Below is a listing; repeat exactly the lines from the one containing "(Power assumes the" to the one containing "maxSlewHeadroom_pct 54.8 \", both included.
━━━ RECORDS FOR THIS TASK
File: src/rtl/pwm_dbuf_pkg.sv
package pwm_dbuf_pkg;

  typedef enum logic [1:0] {
    MODE_SAW    = 2'b00,
    MODE_TRI    = 2'b01,
    MODE_TRI2   = 2'b10,
    MODE_TRI2B  = 2'b11
  } pwmMode_e;

  typedef struct packed {
    logic loadActive;
    logic atTop;
    logic atBottom;
  } dutyStrobe_t;

endpackage

File: src/rtl/pwm_dbuf_ctrl.sv
module pwm_dbuf_ctrl
  import pwm_dbuf_pkg::*;
#(
  parameter int CW = 16
) (
  input  logic          clk,
  input  logic          rstN,
  input  logic          enable,
  input  pwmMode_e      mode,
  input  logic          updDisable,
  input  logic [CW-1:0] period,
  output logic [CW-1:0] count,
  output logic          countDown,
  output dutyStrobe_t   strobe
);

  localparam logic [CW-1:0] ZERO = '0;
  localparam logic [CW-1:0] ONE  = {{(CW-1){1'b0}}, 1'b1};

  logic wrapHit;
  logic atTop;
  logic atBottom;
  logic runLoad;
  logic isSaw;

  assign isSaw    = (mode == MODE_SAW);
  assign wrapHit  = (count >= period);
  assign atTop    = !countDown && (count >= period);
  assign atBottom = (count == ZERO);

  always_comb begin
    unique case (mode)
      MODE_SAW: runLoad = wrapHit;
      MODE_TRI: runLoad = atBottom;
      default:  runLoad = atBottom || atTop;
    endcase
  end

  always_comb begin
    strobe.atTop    = atTop;
    strobe.atBottom = atBottom;
    if (enable)
      strobe.loadActive = runLoad && !updDisable;
    else
      strobe.loadActive = isSaw ? !updDisable : 1'b1;
  end

  always_ff @(posedge clk or negedge rstN) begin
    if (!rstN) begin
      count     <= ZERO;
      countDown <= 1'b0;
    end else if (enable) begin
      if (isSaw) begin
        countDown <= 1'b0;
        count     <= wrapHit ? ZERO : count + ONE;
      end else if (period == ZERO) begin
        countDown <= 1'b0;
        count     <= ZERO;
      end else if (!countDown) begin
        if (count >= period) begin
          countDown <= 1'b1;
          count     <= count - ONE;
        end else begin
          count <= count + ONE;
        end
      end else if (count == ZERO) begin
        countDown <= 1'b0;
        count     <= ONE;
      end else begin
        count <= count - ONE;
      end
    end
  end

  AST_SAW_WRAP: assert property (@(posedge clk) disable iff (!rstN)
    (enable && isSaw && count >= period) |=> (count == ZERO));
  AST_SAW_UP: assert property (@(posedge clk) disable iff (!rstN)
    (enable && isSaw) |=> !countDown);
  AST_TRI_TURN: assert property (@(posedge clk) disable iff (!rstN)
    (enable && !isSaw && !countDown && period != ZERO && count >= period) |=> countDown);
  AST_HOLD_OFF: assert property (@(posedge clk) disable iff (!rstN)
    !enable |=> ($stable(count) && $stable(countDown)));

endmodule

File: src/rtl/pwm_dbuf_dpath.sv
module pwm_dbuf_dpath
  import pwm_dbuf_pkg::*;
#(
  parameter int CW = 16
) (
  input  logic          clk,
  input  logic          rstN,
  input  dutyStrobe_t   strobe,
  input  logic          dutyWrEn,
  input  logic [CW-1:0] dutyWrData,
  input  logic [CW-1:0] count,
  output logic [CW-1:0] bufDuty,
  output logic [CW-1:0] activeDuty,
  output logic          cmpOut
);

  always_ff @(posedge clk or negedge rstN) begin
    if (!rstN) begin
      bufDuty    <= '0;
      activeDuty <= '0;
    end else begin
      if (dutyWrEn)
        bufDuty <= dutyWrData;
      if (strobe.loadActive)
        activeDuty <= bufDuty;
    end
  end

  assign cmpOut = (count < activeDuty);

  AST_WRITE_LAND: assert property (@(posedge clk) disable iff (!rstN)
    dutyWrEn |=> (bufDuty == $past(dutyWrData)));

endmodule

File: src/rtl/pwm_dbuf_duty.sv
module pwm_dbuf_duty
  import pwm_dbuf_pkg::*;
#(
  parameter int CW = 16
) (
  input  logic          clk,
  input  logic          rstN,
  input  logic          enable,
  input  logic [1:0]    mode,
  input  logic          updDisable,
  input  logic [CW-1:0] period,
  input  logic          dutyWrEn,
  input  logic [CW-1:0] dutyWrData,
  output logic          cmpOut,
  output logic [CW-1:0] count,
  output logic          countDown
);

  pwmMode_e    modeSel;
  dutyStrobe_t strobe;
  logic [CW-1:0] bufDuty;
  logic [CW-1:0] activeDuty;

  assign modeSel = pwmMode_e'(mode);

  pwm_dbuf_ctrl #(.CW(CW)) uCtrl (
    .clk        (clk),
    .rstN       (rstN),
    .enable     (enable),
    .mode       (modeSel),
    .updDisable (updDisable),
    .period     (period),
    .count      (count),
    .countDown  (countDown),
    .strobe     (strobe)
  );

  pwm_dbuf_dpath #(.CW(CW)) uDpath (
    .clk        (clk),
    .rstN       (rstN),
    .strobe     (strobe),
    .dutyWrEn   (dutyWrEn),
    .dutyWrData (dutyWrData),
    .count      (count),
    .bufDuty    (bufDuty),
    .activeDuty (activeDuty),
    .cmpOut     (cmpOut)
  );

  AST_INHIBIT_RUN: assert property (@(posedge clk) disable iff (!rstN)
    (enable && updDisable) |=> $stable(activeDuty));
  AST_TRI_STOP_COPY: assert property (@(posedge clk) disable iff (!rstN)
    (!enable && mode != 2'b00) |=> (activeDuty == $past(bufDuty)));

endmodule

File: config.mk
export PLATFORM = sky130hd
export DESIGN_NAME = pwm_dbuf_duty
export DESIGN_NICKNAME = d
export VERILOG_FILES = /design/src/rtl/pwm_dbuf_pkg.sv /design/src/rtl/pwm_dbuf_ctrl.sv /design/src/rtl/pwm_dbuf_dpath.sv /design/src/rtl/pwm_dbuf_duty.sv
export SDC_FILE = /design/constraint.sdc
export NUM_CORES = 1
export LEC_CHECK = 0
export BUFFER_PORTS_ARGS = -buffer_cell sky130_fd_sc_hd__buf_2
export CORE_AREA = 8 8 86 88
export DETAILED_ROUTE_END_ITERATION = 12
export DIE_AREA = 0 0 94 96
export HOLD_SLACK_MARGIN = 0.06
export PLACE_DENSITY = 0.8
export SLEW_MARGIN = 20
export SYNTH_ARGS = -nofsm -noshare
export SYNTH_HDL_FRONTEND = slang
export SYNTH_SLANG_ARGS = --single-unit
File: constraint.sdc
create_clock -name clk -period 3.2 [get_ports clk]
set_clock_uncertainty 0.1 [all_clocks]
set_input_delay 0.64 -clock clk [delete_from_list [all_inputs] [get_ports clk]]
set_output_delay 0.64 -clock clk [all_outputs]
set_load 0.005 [all_outputs]
==> results_dict.tcl, run 1 <==
set metrics [dict create \
    status "complete, no violations" \
    setup.worst_path.end_class "register" \
    grt_max_degree 50 \
    fmax_mhz 327 \
    grt_pass1_vias 2961 \
    cp_data_arrival_time_ns 3.15 \
    ys_async_sr_fraction_pct 100 \
    r2r-start "uCtrl.count[0]$_DFFE_PN0P_" \
    vdd_drop_max_mv 0.432 \
    syn-instance-count 348 \
    fin_crit_sh_pct 95.5 \
    cp.required_ns 3.29 \
    cts-root-buf "clkbuf_8" \
    dp_hpwl_um 6710 \
    clkSlewWorstSetupHoldPaths_ns 0.10 \
    tightest_slew_ns 0.623 \
    die_area_mm2 0.00902 \
    finalSetupViolations 0 \
    p_leak_nw 1.98 \
    cts.sinks 49 \
    power.density_mw_per_mm2 730 \
    syn-cell-area_mm2 0.00336 \
    cts_tree "yes" \
    avgSynthCellArea_um2 9.66 \
    stdcell_count 498 \
    routed_via_density 6.00 \
    num-fill-cells 521 \
    initial_core_util_pct 55.2 \
    syn-num-nets 421 \
    crit_chain "inv_1, ha_1, nand2b_1, a2111oi_0, o311a_1, o21a_1, or3_1, o221ai_4, mux2_2" \
    routed_wl_um 8590 \
    final_core_util_pct 65.1 \
    clk_latency_ns 0.31 \
    maxCapViolCount 0 \
    drv_slew 0 \
    hold_viol_final 0 \
    hp-class "in2async" \
    area_delta_synth_final_pct 18.0 \
    synth_area_leaders "dfrtp_1, ha_1, mux2_2" \
    wl_per_cell_um 17.3 \
    synth_edf_count 0 \
    crit_start "uCtrl.count[0]$_DFFE_PN0P_" \
    dr.pass1.iters 4 \
    drt_iter0_drc 266 \
    fp-row-count 29 \
    layout-drive-gt1-share_pct 32.1 \
    crit_fanout 16 \
    dp_cells 488 \
    holdWs_ns 0.246 \
    grt_first_pass_wirelength_um 14000 \
    netlist.area_leader.share_pct 36.5 \
    overflow 0 \
    antenna_found_initial 0 \
    yosysTopAreaCell "dfrtp_1" \
    pin_count 57 \
    period_needed_ns 3.06 \
    yosysWarnings 0 \
    io_buffers 56 \
    n_antenna_cell 0 \
    synth.yosys.seq_area_share_pct 36.5 \
    synth-main-ff-cell "dfrtp_1" \
    cts_buffer_depth 2 \
    grt_use_total_pct 19.4 \
    ys_seq_elements 49 \
    gp_congestion 0.910 \
    crit_type "reg2reg" \
    vias 2989 \
    cp-start-kind "register" \
    crit_slowest_cell "a2111oi_0" \
    fp.dieH_um 96 \
    ant_nets 0 \
    cts.htree.levels 2 \
    core-area_mm2 0.00610 \
    nNetsFinal 493 \
    cp_slowest_stage_delay_ns 0.50 \
    drc_errors 0 \
    ys_types 58 \
    fp.dieW_um 94 \
    maxSlewHeadroom_pct 58.5 \
    cts_buffers 5 \
]
synthesized netlist by cell type (6+ instances only):
master     n
clkbuf_1  10
ha_1      34
nand2_1   12
o21ai_0   19
and3_1    12
nor2_1    12
nand3_1   11
mux2_2    33
dfrtp_1   49
a21oi_1   26
inv_1     41
a41oi_1    6
nand4_1    7
critical path, delay by kind of cell, from the launching register on:
kind                     cells  cell delay, ns
AND/OR/NAND/NOR              2            0.31
multiplexers                 1            0.37
AO/OA/AOI/OAI                4            1.23
adder cells (fa/ha/maj)      1            0.30
flip-flops                   1            0.47
buffers and inverters        1            0.15
cells by family (layout without fill, tap and decap cells):
family	count (synthesis)	in the layout	synth area share, %
multiplexers	33	33	11.0
AO/OA/AOI/OAI	92	92	18.6
flip-flops	49	49	36.5
buffers and inverters	55	128	6.32
adder cells (fa/ha/maj)	34	34	12.6
AND/OR/NAND/NOR	85	85	14.9
layer usage:
metal | vias to the layer above | wire length (µm) | GRT usage (%)
met3 | 12 | 685 | 4.06
met5 | - | 0 | 0
met4 | 0 | 102 | 5.94
li1 | 1440 | - | -
met1 | 1421 | 3720 | 24.4
met2 | 116 | 4090 | 32.6
cell usage in the layout (no fill, tap or decap), types with 4 or more instances in the layout:
master    synthesis  layout
a41oi_1           6       6
and3_1           12      12
nand2_1          12      12
nor2_1           12      12
clkbuf_8          0       6
buf_4             1      24
a31oi_1           4       4
o21ai_0          19      19
inv_1            41      41
buf_2             2      55
nand4_1           7       7
nand3_1          11      11
a21oi_1          26      26
nor4_1            4       4
or3_1             4       4
dfrtp_1          49      49
mux2_2           33      33
ha_1             34      34
repair_timing:
action,CTS,global route
hold buffers,0,0
endpoints found under the setup margin,0,19
buffers inserted,0,2
resized for setup,0,1
through the flow:
step | TNS [ns] | worst slack (ns) | total power [W] | area [µm²]
after floorplan | 0 | 0.316 | 0.00185 | 3360
after global placement | 0 | 0.0556 | 0.00242 | 3840
after detailed placement | -1.40 | -0.0955 | 0.00248 | 3840
after CTS | 0 | 0.0271 | 0.00288 | 3940
after global routing | -0.00378 | -0.00171 | 0.00314 | 3970
final | 0 | 0.143 | 0.00290 | 3970
cell type report:
| type | count | area [µm²] | area share [%] |
|---|---|---|---|
| Tap cell | 77 | 96.3 | 2.43 |
| Sequential cell | 49 | 1230 | 30.9 |
| Clock inverter | 2 | 17.5 | 0.442 |
| Multi-Input combinational cell | 244 | 1940 | 48.8 |
| Inverter | 41 | 154 | 3.88 |
| Clock buffer | 6 | 82.6 | 2.08 |
| Timing Repair Buffer | 79 | 455 | 11.5 |
flip-flops by register name, summed over array words and instances, names as in the netlist:
register and count:
uDpath.bufDuty 16, uCtrl.count 16, uDpath.activeDuty 16, uCtrl.countDown 1
worst paths after layout:
kind,slack [ns],cells past startpoint,end
max,0.14,9,uDpath.activeDuty[13]$_DFFE_PN0P_
min,0.25,1,uCtrl.count[10]$_DFFE_PN0P_
max reg2reg,0.14,9,uDpath.activeDuty[13]$_DFFE_PN0P_
min reg2reg,0.41,1,uDpath.activeDuty[0]$_DFFE_PN0P_
max in group asynchronous,2.34,1,uDpath.bufDuty[5]$_DFFE_PN0P_
min in group clk,0.41,1,uDpath.activeDuty[0]$_DFFE_PN0P_
power by group:
part	switching, W	internal [W]	total (W)
sequential	0.000152	0.000777	0.000929
clock	0.000222	0.000180	0.000401
combinational	0.000850	0.000717	0.00157
(Power assumes the default switching activity.)
==> run 2: changes to the inputs <==
CORE_AREA = 8 8 88 90   (was 8 8 86 88)
DIE_AREA = 0 0 96 98   (was 0 0 94 96)
PLACE_DENSITY = 0.79   (was 0.8)
SYNTH_HIERARCHICAL = 1   (was unset)
==> results_dict.tcl, run 2 <==
set metrics [dict create \
    r2r_cells 9 \
    crit_fanout 12 \
    cp_data_arrival_time_ns 2.18 \
    drc_errors 0 \
    num-fill-cells 565 \
    cts.sinks 49 \
    grt_max_degree 50 \
    hold_viol_final 0 \
    fmax_mhz 343 \
    fp.dieW_um 96 \
    multi_input_area_mm2 0.00203 \
    routed_via_density 6.20 \
    critPathTopFamily "compound AO/OA/AOI/OAI gates" \
    die_area_mm2 0.00941 \
    p_leak_nw 1.91 \
    layout-drive-gt1-share_pct 23.3 \
    most-common-layout-cells "buf_2, dfrtp_1, inv_1, nand2_1, ha_1" \
    crit_slowest_cell "dfrtp_1" \
    clk_latency_ns 0.30 \
    crit_path_frequent_cell "a21o_1" \
    tightest_slew_ns 0.672 \
    cts-root-buf "clkbuf_8" \
    critPathBufInv 1 \
    final_core_util_pct 62.2 \
    grt_use_total_pct 20.3 \
    vdd_drop_max_mv 0.496 \
    crit_type "reg2out" \
    fp.dieH_um 98 \
    dp_hpwl_um 6870 \
    grt_first_pass_wirelength_um 15500 \
    grt_pass1_vias 3286 \
    fp-row-count 30 \
    syn-num-nets 475 \
    syn-cell-area_mm2 0.00353 \
    antenna_found_initial 0 \
    ant_nets 0 \
    cts.repair.resized 0 \
    finalSetupViolations 0 \
    fin_crit_sh_pct 91.2 \
    final_common_cell "buf_2" \
    dr.pass1.iters 7 \
    cp_slowest_stage_delay_ns 0.61 \
    pin_count 57 \
    period_needed_ns 2.92 \
    vias 3343 \
    core-area_mm2 0.00649 \
    cts.htree.levels 2 \
    post_cts_buffers 0 \
    overflow 0 \
    drt_iter0_drc 303 \
    io_buffers 56 \
    wl_per_cell_um 17.3 \
    seq_area_mm2 0.00123 \
    drv_slew 0 \
    cp-start-kind "register" \
    syn-instance-count 402 \
    yosysWarnings 6 \
    initial_core_util_pct 54.3 \
    cts_buffers 5 \
    setup.worst_path.end_class "output port" \
    avgSynthCellArea_um2 8.77 \
    power.density_mw_per_mm2 795 \
    finalSetupTns_ns 0 \
    maxSlewHeadroom_pct 54.8 \
    cts_buffer_depth 2 \
    cts_tree "yes" \
    clkSlewWorstSetupHoldPaths_ns 0.09 \
    cp.required_ns 2.46 \
    maxCapViolCount 0 \
    hold_buffers 0 \
    worstSetupPathDepth 6 \
    rsz0062_at_grt "false" \
    n_antenna_cell 0 \
    largestRegisters "uCtrl/count x16, uDpath/activeDuty x16, uDpath/bufDuty x16" \
    status "complete, no violations" \
    crit_chain "ha_1, a21o_1, a21o_1, a221o_1, a21oi_1, buf_2" \
    hp-class "in2async" \
    area_delta_synth_final_pct 14.6 \
    gp_congestion 0.931 \
    routed_wl_um 9350 \
    nNetsFinal 531 \
]
[run 2: path summary, 6_finish.rpt]
path,start,endpoint,slack (ns)
min in group clk,uDpath/bufDuty[5]$_DFFE_PN0P_,uDpath/activeDuty[5]$_DFFE_PN0P_,0.39
worst max-delay path,uCtrl/count[13]$_DFFE_PN0P_,cmpOut,0.28
max in group asynchronous,rstN,uCtrl/count[7]$_DFFE_PN0P_,2.25
worst min register to register,uDpath/bufDuty[5]$_DFFE_PN0P_,uDpath/activeDuty[5]$_DFFE_PN0P_,0.39
worst min-delay path,rstN,uDpath/bufDuty[5]$_DFFE_PN0P_,0.34
worst max register to register,uCtrl/count[0]$_DFFE_PN0P_,uCtrl/count[2]$_DFFE_PN0P_,0.35
[run 2: area by class of cell]
cell class / count / share of cell area [%]
multi-input cells: 289 / 50.4
flip-flops and latches: 49 / 30.4
clock inverters: 2 / 0.929
inverters: 43 / 4.00
repair buffers: 70 / 9.85
well taps: 80 / 2.48
clock buffers: 6 / 2.04
[run 2: stage by stage]
step	cells	power (W)	worst slack, ns	cell area [µm²]	hold WS (ns)
floorplan	402	0.00215	0.281	3530	0.244
global route	539	0.00348	0.145	4040	0.388
detailed placement	531	0.00271	0.173	3920	0.372
CTS	539	0.00319	0.295	4040	0.358
global placement	531	0.00264	0.222	3920	0.354
finish	539	0.00321	0.281	4040	0.336
[run 2: power breakdown]
| part | switching (W) | internal (W) |
|---|---|---|
| clock network | 0.000218 | 0.000254 |
| registers | 0.000299 | 0.000800 |
| logic | 0.000916 | 0.000726 |
[run 2: per-layer routing]
metal	up-vias	part of all wire (%)	wire length (µm)	global-route usage, %
li1	1579	-	-	-
met3	21	7.7	723	3.53
met5	-	0	0	0
met2	146	47	4430	32.8
met1	1597	43	4010	26.4
met4	0	1.9	177	6.15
━━━━━━
### [RESULT OF THE EXERCISE]
(Power assumes the default switching activity.)
==> run 2: changes to the inputs <==
CORE_AREA = 8 8 88 90   (was 8 8 86 88)
DIE_AREA = 0 0 96 98   (was 0 0 94 96)
PLACE_DENSITY = 0.79   (was 0.8)
SYNTH_HIERARCHICAL = 1   (was unset)
==> results_dict.tcl, run 2 <==
set metrics [dict create \
    r2r_cells 9 \
    crit_fanout 12 \
    cp_data_arrival_time_ns 2.18 \
    drc_errors 0 \
    num-fill-cells 565 \
    cts.sinks 49 \
    grt_max_degree 50 \
    hold_viol_final 0 \
    fmax_mhz 343 \
    fp.dieW_um 96 \
    multi_input_area_mm2 0.00203 \
    routed_via_density 6.20 \
    critPathTopFamily "compound AO/OA/AOI/OAI gates" \
    die_area_mm2 0.00941 \
    p_leak_nw 1.91 \
    layout-drive-gt1-share_pct 23.3 \
    most-common-layout-cells "buf_2, dfrtp_1, inv_1, nand2_1, ha_1" \
    crit_slowest_cell "dfrtp_1" \
    clk_latency_ns 0.30 \
    crit_path_frequent_cell "a21o_1" \
    tightest_slew_ns 0.672 \
    cts-root-buf "clkbuf_8" \
    critPathBufInv 1 \
    final_core_util_pct 62.2 \
    grt_use_total_pct 20.3 \
    vdd_drop_max_mv 0.496 \
    crit_type "reg2out" \
    fp.dieH_um 98 \
    dp_hpwl_um 6870 \
    grt_first_pass_wirelength_um 15500 \
    grt_pass1_vias 3286 \
    fp-row-count 30 \
    syn-num-nets 475 \
    syn-cell-area_mm2 0.00353 \
    antenna_found_initial 0 \
    ant_nets 0 \
    cts.repair.resized 0 \
    finalSetupViolations 0 \
    fin_crit_sh_pct 91.2 \
    final_common_cell "buf_2" \
    dr.pass1.iters 7 \
    cp_slowest_stage_delay_ns 0.61 \
    pin_count 57 \
    period_needed_ns 2.92 \
    vias 3343 \
    core-area_mm2 0.00649 \
    cts.htree.levels 2 \
    post_cts_buffers 0 \
    overflow 0 \
    drt_iter0_drc 303 \
    io_buffers 56 \
    wl_per_cell_um 17.3 \
    seq_area_mm2 0.00123 \
    drv_slew 0 \
    cp-start-kind "register" \
    syn-instance-count 402 \
    yosysWarnings 6 \
    initial_core_util_pct 54.3 \
    cts_buffers 5 \
    setup.worst_path.end_class "output port" \
    avgSynthCellArea_um2 8.77 \
    power.density_mw_per_mm2 795 \
    finalSetupTns_ns 0 \
    maxSlewHeadroom_pct 54.8 \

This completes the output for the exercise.